** Opening DATA SUPPLIED block **

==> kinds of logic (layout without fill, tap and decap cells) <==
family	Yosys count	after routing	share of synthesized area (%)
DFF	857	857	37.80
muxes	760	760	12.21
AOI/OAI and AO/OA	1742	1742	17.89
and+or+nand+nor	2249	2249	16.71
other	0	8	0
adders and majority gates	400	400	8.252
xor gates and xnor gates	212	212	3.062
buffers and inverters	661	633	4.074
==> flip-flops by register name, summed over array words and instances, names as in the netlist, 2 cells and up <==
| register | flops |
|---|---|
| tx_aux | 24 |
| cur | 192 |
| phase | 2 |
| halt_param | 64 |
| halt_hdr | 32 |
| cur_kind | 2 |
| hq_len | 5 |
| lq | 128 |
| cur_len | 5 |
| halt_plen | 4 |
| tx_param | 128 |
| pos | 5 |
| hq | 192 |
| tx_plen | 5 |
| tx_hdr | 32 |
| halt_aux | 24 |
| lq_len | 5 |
Source: an optimization exercise on an open RTL-to-GDS flow (aim: small area, a short achievable clock period and few clock cycles). Production flows keep margins and buffers that such runs may drop. Function was checked by simulation only, so behaviour that the tests miss may differ from the original. Power is estimated from default activity; no workload was simulated.

## design/flow/config.mk

```make
export PLATFORM = sky130hd
export DESIGN_NAME = huffman_codegen
export DESIGN_NICKNAME = huffman_codegen
export VERILOG_FILES = /design/flow/design.v
export SDC_FILE = /design/flow/constraint.sdc
export NUM_CORES = 8
export LEC_CHECK = 0
export CAP_MARGIN = 30
export CORE_MARGIN = 2
export CORE_UTILIZATION = 45
export CTS_CLUSTER_DIAMETER = 120
export CTS_CLUSTER_SIZE = 16
export PLACE_DENSITY = 0.7
export SLEW_MARGIN = 30
export TNS_END_PERCENT = 0
```

## design/flow/constraint.sdc

```tcl
create_clock -name core_clock -period 10.0 [get_ports {clk}]
set_input_delay 2.0000 -clock core_clock [delete_from_list [all_inputs] [get_ports {clk}]]
set_output_delay 2.0000 -clock core_clock [all_outputs]
set_load 0.01 [all_outputs]
```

** Closing DATA SUPPLIED block **

YOUR INSTRUCTIONS - Transcribe each entry. Leave nothing out.

THE ANSWER -
==> kinds of logic (layout without fill, tap and decap cells) <==
family	Yosys count	after routing	share of synthesized area (%)
DFF	857	857	37.80
muxes	760	760	12.21
AOI/OAI and AO/OA	1742	1742	17.89
and+or+nand+nor	2249	2249	16.71
other	0	8	0
adders and majority gates	400	400	8.252
xor gates and xnor gates	212	212	3.062
buffers and inverters	661	633	4.074
==> flip-flops by register name, summed over array words and instances, names as in the netlist, 2 cells and up <==
| register | flops |
|---|---|
| tx_aux | 24 |
| cur | 192 |
| phase | 2 |
| halt_param | 64 |
| halt_hdr | 32 |
| cur_kind | 2 |
| hq_len | 5 |
| lq | 128 |
| cur_len | 5 |
| halt_plen | 4 |
| tx_param | 128 |
| pos | 5 |
| hq | 192 |
| tx_plen | 5 |
| tx_hdr | 32 |
| halt_aux | 24 |
| lq_len | 5 |
Source: an optimization exercise on an open RTL-to-GDS flow (aim: small area, a short achievable clock period and few clock cycles). Production flows keep margins and buffers that such runs may drop. Function was checked by simulation only, so behaviour that the tests miss may differ from the original. Power is estimated from default activity; no workload was simulated.

## design/flow/config.mk

```make
export PLATFORM = sky130hd
export DESIGN_NAME = huffman_codegen
export DESIGN_NICKNAME = huffman_codegen
export VERILOG_FILES = /design/flow/design.v
export SDC_FILE = /design/flow/constraint.sdc
export NUM_CORES = 8
export LEC_CHECK = 0
export CAP_MARGIN = 30
export CORE_MARGIN = 2
export CORE_UTILIZATION = 45
export CTS_CLUSTER_DIAMETER = 120
export CTS_CLUSTER_SIZE = 16
export PLACE_DENSITY = 0.7
export SLEW_MARGIN = 30
export TNS_END_PERCENT = 0
```

## design/flow/constraint.sdc

```tcl
create_clock -name core_clock -period 10.0 [get_ports {clk}]
set_input_delay 2.0000 -clock core_clock [delete_from_list [all_inputs] [get_ports {clk}]]
set_output_delay 2.0000 -clock core_clock [all_outputs]
set_load 0.01 [all_outputs]
```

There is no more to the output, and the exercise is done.